Regarding the decision to do an episode about Anne Frank, Murphy said, "We have a great writing staff but I will take credit for that. One of the things we've done on the show is we take historical figures – last year was the Black Dahlia and this year is Anne Frank. The Black Dahlia particularly was a case that was never solved so we solved that case in our way. The Anne Frank thing was always interesting to me because after the war, much like the Anastasia case, there were many women who came forward after that diary and said, 'Well I'm the real Anne Frank,' and they were struck down. Many of them were found to be mentally ill and suffering from schizophrenia, so I read about those cases. Before we even wrote one word of it, I thought there was sort of only one actress I was interested in playing Anne Frank and that was Franka. So I brought her in and said, 'I'm gonna write this for you and would you do it.' And we had no script because we were very early on in the season. She loved the story and I sorta swore her to secrecy and God bless her heart she had like five months without telling anybody. I love how it came together."

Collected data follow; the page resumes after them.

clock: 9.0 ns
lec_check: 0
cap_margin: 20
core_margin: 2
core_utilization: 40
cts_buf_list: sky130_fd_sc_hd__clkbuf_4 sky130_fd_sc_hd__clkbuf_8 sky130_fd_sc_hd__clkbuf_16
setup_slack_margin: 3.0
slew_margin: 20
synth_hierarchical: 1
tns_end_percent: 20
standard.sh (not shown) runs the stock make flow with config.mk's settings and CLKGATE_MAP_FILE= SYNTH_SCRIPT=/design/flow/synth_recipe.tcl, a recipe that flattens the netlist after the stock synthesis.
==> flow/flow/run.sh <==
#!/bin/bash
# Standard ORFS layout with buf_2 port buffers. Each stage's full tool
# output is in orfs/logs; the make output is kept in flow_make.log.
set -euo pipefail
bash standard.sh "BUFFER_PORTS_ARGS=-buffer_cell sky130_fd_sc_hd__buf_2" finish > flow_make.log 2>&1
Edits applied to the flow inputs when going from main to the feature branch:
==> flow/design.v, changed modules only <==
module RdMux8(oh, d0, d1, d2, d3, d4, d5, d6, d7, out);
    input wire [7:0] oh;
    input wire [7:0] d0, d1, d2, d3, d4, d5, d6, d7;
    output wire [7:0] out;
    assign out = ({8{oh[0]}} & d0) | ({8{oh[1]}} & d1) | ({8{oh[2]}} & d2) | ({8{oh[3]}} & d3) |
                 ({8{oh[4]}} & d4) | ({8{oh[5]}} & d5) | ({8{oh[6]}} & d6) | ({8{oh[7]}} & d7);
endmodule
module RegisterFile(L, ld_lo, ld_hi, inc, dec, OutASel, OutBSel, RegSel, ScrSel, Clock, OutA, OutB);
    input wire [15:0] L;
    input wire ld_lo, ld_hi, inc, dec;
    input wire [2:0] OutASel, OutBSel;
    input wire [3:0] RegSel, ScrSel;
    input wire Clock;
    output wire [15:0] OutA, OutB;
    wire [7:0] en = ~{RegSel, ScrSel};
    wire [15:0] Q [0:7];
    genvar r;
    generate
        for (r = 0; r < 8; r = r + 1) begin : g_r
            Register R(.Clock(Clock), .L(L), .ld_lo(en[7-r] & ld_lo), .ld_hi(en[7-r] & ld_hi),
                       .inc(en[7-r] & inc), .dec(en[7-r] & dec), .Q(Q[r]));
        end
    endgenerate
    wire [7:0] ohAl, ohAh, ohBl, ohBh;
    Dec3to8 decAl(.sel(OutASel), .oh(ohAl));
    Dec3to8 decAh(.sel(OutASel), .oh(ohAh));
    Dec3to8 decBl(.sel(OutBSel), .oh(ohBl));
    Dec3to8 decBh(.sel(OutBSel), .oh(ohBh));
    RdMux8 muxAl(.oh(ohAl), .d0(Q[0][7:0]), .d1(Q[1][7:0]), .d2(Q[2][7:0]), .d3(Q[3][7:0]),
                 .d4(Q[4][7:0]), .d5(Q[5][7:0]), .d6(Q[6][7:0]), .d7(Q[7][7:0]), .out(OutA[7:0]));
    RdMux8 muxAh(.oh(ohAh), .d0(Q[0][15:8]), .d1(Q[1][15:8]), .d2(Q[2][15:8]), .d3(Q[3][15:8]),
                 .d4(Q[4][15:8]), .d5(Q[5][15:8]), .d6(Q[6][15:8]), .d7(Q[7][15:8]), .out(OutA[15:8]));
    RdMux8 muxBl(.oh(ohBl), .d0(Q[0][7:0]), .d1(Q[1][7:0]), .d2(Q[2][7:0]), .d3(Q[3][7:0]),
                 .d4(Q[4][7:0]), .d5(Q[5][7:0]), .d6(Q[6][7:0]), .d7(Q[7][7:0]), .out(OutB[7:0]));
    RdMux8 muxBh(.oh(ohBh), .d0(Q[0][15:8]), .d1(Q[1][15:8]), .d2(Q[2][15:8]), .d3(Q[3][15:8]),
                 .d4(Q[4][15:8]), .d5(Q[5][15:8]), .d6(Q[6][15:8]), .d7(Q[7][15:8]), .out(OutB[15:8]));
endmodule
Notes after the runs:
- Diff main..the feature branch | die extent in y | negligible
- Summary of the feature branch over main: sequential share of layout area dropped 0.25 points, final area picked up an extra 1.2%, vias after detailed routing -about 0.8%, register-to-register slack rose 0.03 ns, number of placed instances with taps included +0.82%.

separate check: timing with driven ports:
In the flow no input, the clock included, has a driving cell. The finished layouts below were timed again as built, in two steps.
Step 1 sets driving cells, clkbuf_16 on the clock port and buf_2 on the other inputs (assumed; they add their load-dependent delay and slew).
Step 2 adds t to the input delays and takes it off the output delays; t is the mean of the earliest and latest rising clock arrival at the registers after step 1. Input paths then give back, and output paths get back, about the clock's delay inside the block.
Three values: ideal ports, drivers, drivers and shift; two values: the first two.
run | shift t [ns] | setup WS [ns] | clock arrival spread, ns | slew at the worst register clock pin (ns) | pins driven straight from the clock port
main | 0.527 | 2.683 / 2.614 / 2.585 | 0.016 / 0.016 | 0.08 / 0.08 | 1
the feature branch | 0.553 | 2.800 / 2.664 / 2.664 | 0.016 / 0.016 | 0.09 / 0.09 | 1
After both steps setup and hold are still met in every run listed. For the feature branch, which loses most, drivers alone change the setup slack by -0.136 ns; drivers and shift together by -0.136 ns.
What follows belongs to an exercise in optimizing a design on an open flow for small area; a production flow would make more cautious choices.
In this exercise RTL edits were held to simulation tests only and were not proved equivalent to the original.
No activity file was given, so power comes from the tool's default toggle rates.

==> v35 <==
## cmplx_mult
module cmplx_mult(
input logic clk,
input logic [10-1:0] switches,
output logic [8-1:0] LED,
output logic [6:0] HEX0,
output logic [6:0] HEX1,
output logic [6:0] HEX2,
output logic [6:0] HEX3,
output logic [6:0] HEX4,
output logic [6:0] HEX5,
output logic [6:0] HEX6,
output logic [6:0] HEX7);
==> module cmplx_mult, before the edit <==
module cmplx_mult(
input logic clk,
input logic [10-1:0] switches,
output logic [8-1:0] LED,
output logic [6:0] HEX0,
output logic [6:0] HEX1,
output logic [6:0] HEX2,
output logic [6:0] HEX3,
output logic [6:0] HEX4,
output logic [6:0] HEX5,
output logic [6:0] HEX6,
output logic [6:0] HEX7);
logic reset_n, handshake;
debounce #(.COUNT(1000)) db0
(
	.clk(clk),
	.signal_in(switches[9]),
	.signal_out(reset_n)
);
debounce #(.COUNT(1000)) db1
(
	.clk(clk),
	.signal_in(switches[8]),
	.signal_out(handshake)
);
logic [2:0] rd_cnt, rd_cnt_inc;
logic [1:0] sub;
logic last, rd;
always_comb
begin
	last = rd_cnt[2];
	rd = (sub == 2'd3) && !last && handshake;
	rd_cnt_inc = {rd_cnt[1] & rd_cnt[0], rd_cnt[1] ^ rd_cnt[0], !rd_cnt[0]};
end
always_ff @(posedge clk, negedge reset_n)
begin
	if(!reset_n)
	begin
		rd_cnt <= 3'd0;
		sub <= 2'd2;
	end
	else
	begin
		unique case(sub)
			2'd0: if(!handshake) sub <= 2'd1;
			2'd1: sub <= 2'd2;
			2'd2: if(!last || handshake) sub <= 2'd3;
			2'd3:
				if(!last)
				begin
					if(handshake)
					begin
						rd_cnt <= rd_cnt_inc;
						sub <= 2'd0;
					end
				end
				else if(!handshake)
				begin
					rd_cnt <= 3'd0;
					sub <= 2'd2;
				end
		endcase
	end
end
logic [3:0] j, k, j_inc, k_inc;
logic idle, k9;
always_comb
begin
	k9 = k[3] && k[0];
	idle = j[3] && k[3] && !k[0];
	k_inc = {k[3] ^ (k[2] & k[1] & k[0]), k[2] ^ (k[1] & k[0]), k[1] ^ k[0], !k[0]};
	j_inc = {j[3] ^ (j[2] & j[1] & j[0]), j[2] ^ (j[1] & j[0]), j[1] ^ j[0], !j[0]};
end
always_ff @(posedge clk)
begin
	if(rd)
	begin
		j <= {!(rd_cnt[1] & rd_cnt[0]), 3'd0};
		k <= 4'd0;
	end
	else if(!idle)
	begin
		if(!j[3] && k9)
		begin
			k <= 4'd0;
			j <= j_inc;
		end
		else
			k <= k_inc;
	end
end
logic [2:0] sidx;
logic sbit;
always_comb
begin
	sidx = k[2:0] | {3{k[3]}};
	sbit = switches[sidx];
end
logic [7:0] ra, rb, rc;           
logic [8:0] hre, him;             
logic hpre, hpim;                 
logic cre1, cre2, cim1, cim2;     
logic load, row, row_end, drain, c_rot;
logic neg, first, k0;
logic cb, db, h_re, h_im;
logic t1, t2, u1, u2;
logic ci_re1, ci_re2, ci_im1, ci_im2;
logic s_re1, s_re, s_im1, s_im;
logic co_re1, co_re2, co_im1, co_im2;
always_comb
begin
	load = j[3] && !k[3];
	row = !j[3];
	row_end = row && k9;
	drain = j[3] && !k[3] && !(k[2] && k[1]);
	c_rot = row && !(k[3] && !k[0]) && !(k[2] && k[1] && k[0]);
	neg = j[2] && j[1] && j[0];
	first = !(j[2] || j[1] || j[0]);
	k0 = !(k[3] || k[2] || k[1] || k[0]);
	cb = rc[0];
	db = sbit;
	h_re = !first && (k9 ? hpre : hre[0]);
	h_im = !first && (k9 ? hpim : him[0]);
	t1 = ra[0] && (cb ^ neg);
	t2 = rb[0] && (db ^ !neg);
	u1 = ra[0] && (db ^ neg);
	u2 = rb[0] && (cb ^ neg);
	ci_re1 = k0 ? (ra[0] && neg) : cre1;
	ci_re2 = k0 ? (rb[0] && !neg) : cre2;
	ci_im1 = k0 ? (ra[0] && neg) : cim1;
	ci_im2 = k0 ? (rb[0] && neg) : cim2;
	s_re1 = h_re ^ t1 ^ ci_re1;
	co_re1 = (h_re & t1) | (h_re & ci_re1) | (t1 & ci_re1);
	s_re = s_re1 ^ t2 ^ ci_re2;
	co_re2 = (s_re1 & t2) | (s_re1 & ci_re2) | (t2 & ci_re2);
	s_im1 = h_im ^ u1 ^ ci_im1;
	co_im1 = (h_im & u1) | (h_im & ci_im1) | (u1 & ci_im1);
	s_im = s_im1 ^ u2 ^ ci_im2;
	co_im2 = (s_im1 & u2) | (s_im1 & ci_im2) | (u2 & ci_im2);
end
always_ff @(posedge clk)
begin
	hre <= {s_re, hre[8:1]};
	him <= {s_im, him[8:1]};
	hpre <= hre[0];
	hpim <= him[0];
	cre1 <= co_re1;
	cre2 <= co_re2;
	cim1 <= co_im1;
	cim2 <= co_im2;
	if((rd_cnt == 3'd1 && load) || (last && (row_end || drain)))
		ra <= {last ? hre[0] : sbit, ra[7:1]};
	if((rd_cnt == 3'd2 && load) || (last && (row_end || drain)))
		rb <= {last ? him[0] : sbit, rb[7:1]};
	if((rd_cnt == 3'd3 && load) || (last && c_rot))
		rc <= {last ? rc[0] : sbit, rc[7:1]};
end
always_comb
begin
	if(last && sub == 2'd2)
		LED = ra;
	else if(last && sub == 2'd3)
		LED = rb;
	else
		LED = '0;
end
bin_to_bcd sw_disp
(
	.in(switches[7:0]),
	.o({HEX3, HEX2, HEX1, HEX0})
);
bin_to_bcd led_disp
(
	.in(LED),
	.o({HEX7, HEX6, HEX5, HEX4})
);
endmodule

Last season, Murphy had spoken with Zachary Quinto about Dr. Oliver Thredson, who was revealed in "Part 2" as being the serial killer Bloody Face. Quinto stated the knowledge "made it all the more fun for me to build the character in a way that made it seem like he was compassionate and supportive and concerned about the welfare of the patients at Briarcliff, but carrying these ulterior motives." He added that Thredson "carries a lot of secrets with him. He's very intelligent. But he's also very experienced at covering those sects and hiding them and maintaining them. There's a plan. He's fiercely intelligent, and obviously ruthless in his willingness to create this world he's making for himself. He's delusional within himself. He's not trying to sell you a story. He's trying to believe it himself. You will learn more in the coming weeks about what motivated him to these horrific crimes."

==Reception==
"Part 1" was watched by 2.65 million viewers, an increase from the previous episode, and received an adult 18-49 rating of 1.5. "Part 2" was watched by 2.78 million viewers and received a 1.6 rating.

Rotten Tomatoes reports a 91% approval rating for "Part 1", based on 11 reviews. The critical consensus reads, "The pace is quite measured in comparison to previous episodes in the season, but "I Am Anne Frank (Part 1)" ups the stakes in a major way with some earnest and empathic character development." "Part 2" received a 100% approval rating, based on 11 reviews. The critical consensus reads, "Comparatively light on horror, "I Am Anne Frank (Part 2)" is still full of twists and frights, topped with the return of one hair-raising main character." The Huffington Posts Joey DeAngelis stated, "Obviously the first part of "I Am Anne Frank" isn't the finest hour of American Horror Story and didn't really do much to propel the story forward, but damn if it wasn't entertaining." DeAngelis said the second part "hit major high notes, changing the course of the season for the better. It was topped off by a deliciously creepy performance from Zachary Quinto." Amy Amatangelo of Paste called the first part "the strongest [episode] of the season" and stated, "The series stayed away from schlocky clichés in favor of deeper character development and a compelling guest star." However, Amatangelo thought the second part was "incredibly misogynistic", adding, "What separates American Horror Story from an episode of Criminal Minds, really? The show appears to be wallowing in torturing women." IGN's Matt Fowler stated, ""I Am Anne Frank (Part 2)" was a killer episode filled with the right amount of twists and frights, capped off by a perfectly creepy turn by Zachary Quinto."